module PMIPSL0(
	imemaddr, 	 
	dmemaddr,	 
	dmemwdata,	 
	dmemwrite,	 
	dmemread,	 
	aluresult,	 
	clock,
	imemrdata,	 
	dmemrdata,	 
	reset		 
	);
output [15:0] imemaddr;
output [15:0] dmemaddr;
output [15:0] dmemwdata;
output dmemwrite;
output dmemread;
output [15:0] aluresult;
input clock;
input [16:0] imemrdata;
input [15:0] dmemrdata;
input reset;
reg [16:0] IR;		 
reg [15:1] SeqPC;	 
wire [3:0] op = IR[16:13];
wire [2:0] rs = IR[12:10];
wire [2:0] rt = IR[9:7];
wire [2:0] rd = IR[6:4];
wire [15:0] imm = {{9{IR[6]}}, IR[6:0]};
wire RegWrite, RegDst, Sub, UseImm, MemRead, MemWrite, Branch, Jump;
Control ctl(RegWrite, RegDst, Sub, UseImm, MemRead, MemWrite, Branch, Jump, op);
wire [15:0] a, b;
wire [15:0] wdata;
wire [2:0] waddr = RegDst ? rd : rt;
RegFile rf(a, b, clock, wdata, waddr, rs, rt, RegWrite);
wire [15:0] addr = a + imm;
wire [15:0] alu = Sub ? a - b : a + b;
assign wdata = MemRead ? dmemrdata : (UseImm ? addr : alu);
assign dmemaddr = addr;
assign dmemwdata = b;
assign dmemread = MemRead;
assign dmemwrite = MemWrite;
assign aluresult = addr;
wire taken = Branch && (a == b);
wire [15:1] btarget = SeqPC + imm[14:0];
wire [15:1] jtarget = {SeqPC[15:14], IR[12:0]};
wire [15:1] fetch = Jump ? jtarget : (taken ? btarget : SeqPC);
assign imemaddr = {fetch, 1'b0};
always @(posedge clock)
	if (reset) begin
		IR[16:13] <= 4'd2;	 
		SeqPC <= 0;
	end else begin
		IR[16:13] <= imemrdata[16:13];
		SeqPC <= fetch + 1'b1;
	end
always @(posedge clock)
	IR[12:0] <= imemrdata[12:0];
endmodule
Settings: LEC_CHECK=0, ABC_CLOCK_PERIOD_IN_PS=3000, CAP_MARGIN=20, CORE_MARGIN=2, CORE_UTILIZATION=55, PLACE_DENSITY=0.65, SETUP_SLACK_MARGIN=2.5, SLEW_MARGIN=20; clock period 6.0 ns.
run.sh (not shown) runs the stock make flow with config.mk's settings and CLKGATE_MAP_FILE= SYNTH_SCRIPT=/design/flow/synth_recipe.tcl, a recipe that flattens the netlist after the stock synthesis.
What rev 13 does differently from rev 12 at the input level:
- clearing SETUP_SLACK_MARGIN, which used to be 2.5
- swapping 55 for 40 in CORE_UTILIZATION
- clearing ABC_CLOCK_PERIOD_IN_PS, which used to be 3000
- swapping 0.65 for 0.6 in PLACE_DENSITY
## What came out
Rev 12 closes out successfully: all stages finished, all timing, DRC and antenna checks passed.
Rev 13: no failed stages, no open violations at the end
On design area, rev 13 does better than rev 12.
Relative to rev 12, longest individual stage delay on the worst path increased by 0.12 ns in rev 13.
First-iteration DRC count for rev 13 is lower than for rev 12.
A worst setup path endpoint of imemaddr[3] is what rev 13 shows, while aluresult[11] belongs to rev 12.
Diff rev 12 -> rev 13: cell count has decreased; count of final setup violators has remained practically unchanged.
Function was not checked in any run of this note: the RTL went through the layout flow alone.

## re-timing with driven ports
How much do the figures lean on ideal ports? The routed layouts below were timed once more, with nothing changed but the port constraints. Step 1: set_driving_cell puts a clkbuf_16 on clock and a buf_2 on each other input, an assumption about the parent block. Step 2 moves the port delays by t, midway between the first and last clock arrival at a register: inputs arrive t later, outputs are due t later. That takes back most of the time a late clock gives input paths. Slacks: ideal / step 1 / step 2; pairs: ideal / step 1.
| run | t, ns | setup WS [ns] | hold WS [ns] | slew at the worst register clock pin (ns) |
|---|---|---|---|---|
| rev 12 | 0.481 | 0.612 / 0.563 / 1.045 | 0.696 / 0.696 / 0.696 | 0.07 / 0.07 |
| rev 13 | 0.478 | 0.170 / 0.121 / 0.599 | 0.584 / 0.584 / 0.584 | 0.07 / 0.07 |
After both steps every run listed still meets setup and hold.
---
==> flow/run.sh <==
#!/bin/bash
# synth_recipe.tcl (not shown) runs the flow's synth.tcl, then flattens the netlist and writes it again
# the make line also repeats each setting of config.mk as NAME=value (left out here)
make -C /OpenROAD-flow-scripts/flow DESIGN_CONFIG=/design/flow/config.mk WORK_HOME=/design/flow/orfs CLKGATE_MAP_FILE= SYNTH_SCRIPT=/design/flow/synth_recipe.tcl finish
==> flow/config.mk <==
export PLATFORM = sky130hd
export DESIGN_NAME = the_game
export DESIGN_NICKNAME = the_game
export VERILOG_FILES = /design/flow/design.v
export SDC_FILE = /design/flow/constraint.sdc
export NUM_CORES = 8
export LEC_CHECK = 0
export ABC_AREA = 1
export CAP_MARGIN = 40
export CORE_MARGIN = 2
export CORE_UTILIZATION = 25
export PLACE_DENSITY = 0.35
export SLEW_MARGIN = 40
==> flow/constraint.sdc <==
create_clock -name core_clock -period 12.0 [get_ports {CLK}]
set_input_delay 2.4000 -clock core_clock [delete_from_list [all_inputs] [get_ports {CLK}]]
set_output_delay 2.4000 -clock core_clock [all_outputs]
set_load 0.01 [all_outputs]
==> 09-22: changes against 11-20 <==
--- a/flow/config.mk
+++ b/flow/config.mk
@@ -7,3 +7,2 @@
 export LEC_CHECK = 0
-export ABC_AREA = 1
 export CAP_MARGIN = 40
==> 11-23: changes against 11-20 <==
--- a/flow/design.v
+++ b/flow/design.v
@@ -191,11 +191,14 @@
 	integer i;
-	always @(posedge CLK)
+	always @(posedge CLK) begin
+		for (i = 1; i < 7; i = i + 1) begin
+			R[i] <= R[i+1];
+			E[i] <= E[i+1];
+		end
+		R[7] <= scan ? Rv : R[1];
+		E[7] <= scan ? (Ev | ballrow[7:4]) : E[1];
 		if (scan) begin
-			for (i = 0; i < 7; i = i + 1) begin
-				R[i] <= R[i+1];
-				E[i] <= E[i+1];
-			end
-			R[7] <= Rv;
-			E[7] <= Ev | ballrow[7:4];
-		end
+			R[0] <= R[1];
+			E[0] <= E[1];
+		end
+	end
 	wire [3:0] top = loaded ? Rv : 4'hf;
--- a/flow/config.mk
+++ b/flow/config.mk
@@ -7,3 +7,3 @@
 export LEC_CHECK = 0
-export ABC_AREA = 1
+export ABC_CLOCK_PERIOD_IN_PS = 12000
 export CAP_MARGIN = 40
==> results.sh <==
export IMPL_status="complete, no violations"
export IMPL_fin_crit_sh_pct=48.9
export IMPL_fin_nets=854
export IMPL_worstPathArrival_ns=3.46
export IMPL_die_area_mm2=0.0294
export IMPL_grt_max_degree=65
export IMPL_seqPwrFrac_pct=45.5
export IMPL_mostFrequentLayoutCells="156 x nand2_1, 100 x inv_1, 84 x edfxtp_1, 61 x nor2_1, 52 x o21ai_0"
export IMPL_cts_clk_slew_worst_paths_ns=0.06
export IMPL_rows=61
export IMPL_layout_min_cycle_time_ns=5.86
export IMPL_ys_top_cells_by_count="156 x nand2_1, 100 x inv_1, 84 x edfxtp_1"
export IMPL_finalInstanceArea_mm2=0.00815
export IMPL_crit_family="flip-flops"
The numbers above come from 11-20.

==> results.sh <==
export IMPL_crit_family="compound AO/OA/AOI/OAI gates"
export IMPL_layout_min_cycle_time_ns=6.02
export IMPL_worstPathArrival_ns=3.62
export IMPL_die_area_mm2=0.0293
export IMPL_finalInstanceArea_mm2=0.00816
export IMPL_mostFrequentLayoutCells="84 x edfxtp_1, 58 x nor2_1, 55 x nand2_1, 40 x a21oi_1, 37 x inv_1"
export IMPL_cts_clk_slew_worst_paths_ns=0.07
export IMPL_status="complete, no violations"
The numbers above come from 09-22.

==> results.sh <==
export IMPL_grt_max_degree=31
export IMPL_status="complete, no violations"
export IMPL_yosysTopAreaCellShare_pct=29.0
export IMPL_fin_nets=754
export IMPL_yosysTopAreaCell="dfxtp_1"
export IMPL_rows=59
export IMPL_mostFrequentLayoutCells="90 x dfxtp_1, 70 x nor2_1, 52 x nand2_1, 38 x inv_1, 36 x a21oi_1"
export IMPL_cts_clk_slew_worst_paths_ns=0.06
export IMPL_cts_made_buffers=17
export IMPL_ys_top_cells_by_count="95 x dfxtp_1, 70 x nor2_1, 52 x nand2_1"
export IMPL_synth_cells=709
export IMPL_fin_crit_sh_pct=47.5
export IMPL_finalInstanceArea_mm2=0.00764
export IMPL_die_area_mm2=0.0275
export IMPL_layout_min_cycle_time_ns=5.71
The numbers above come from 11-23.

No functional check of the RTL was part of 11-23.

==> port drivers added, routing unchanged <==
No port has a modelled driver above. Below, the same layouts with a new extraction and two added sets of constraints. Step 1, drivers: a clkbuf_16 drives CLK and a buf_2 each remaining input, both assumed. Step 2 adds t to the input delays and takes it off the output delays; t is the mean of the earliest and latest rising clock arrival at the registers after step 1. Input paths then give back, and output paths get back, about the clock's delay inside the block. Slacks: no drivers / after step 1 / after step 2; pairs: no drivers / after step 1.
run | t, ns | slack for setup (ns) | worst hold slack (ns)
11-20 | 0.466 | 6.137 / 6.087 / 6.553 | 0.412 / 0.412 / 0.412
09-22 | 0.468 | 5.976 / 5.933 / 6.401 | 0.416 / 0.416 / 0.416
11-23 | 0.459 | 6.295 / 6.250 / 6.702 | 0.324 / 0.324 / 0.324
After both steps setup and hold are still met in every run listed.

*YOUR TASK:*
Report the number of lines in the listing where the string "every" appears, and nothing besides.

*WRITTEN SOLUTION:*
2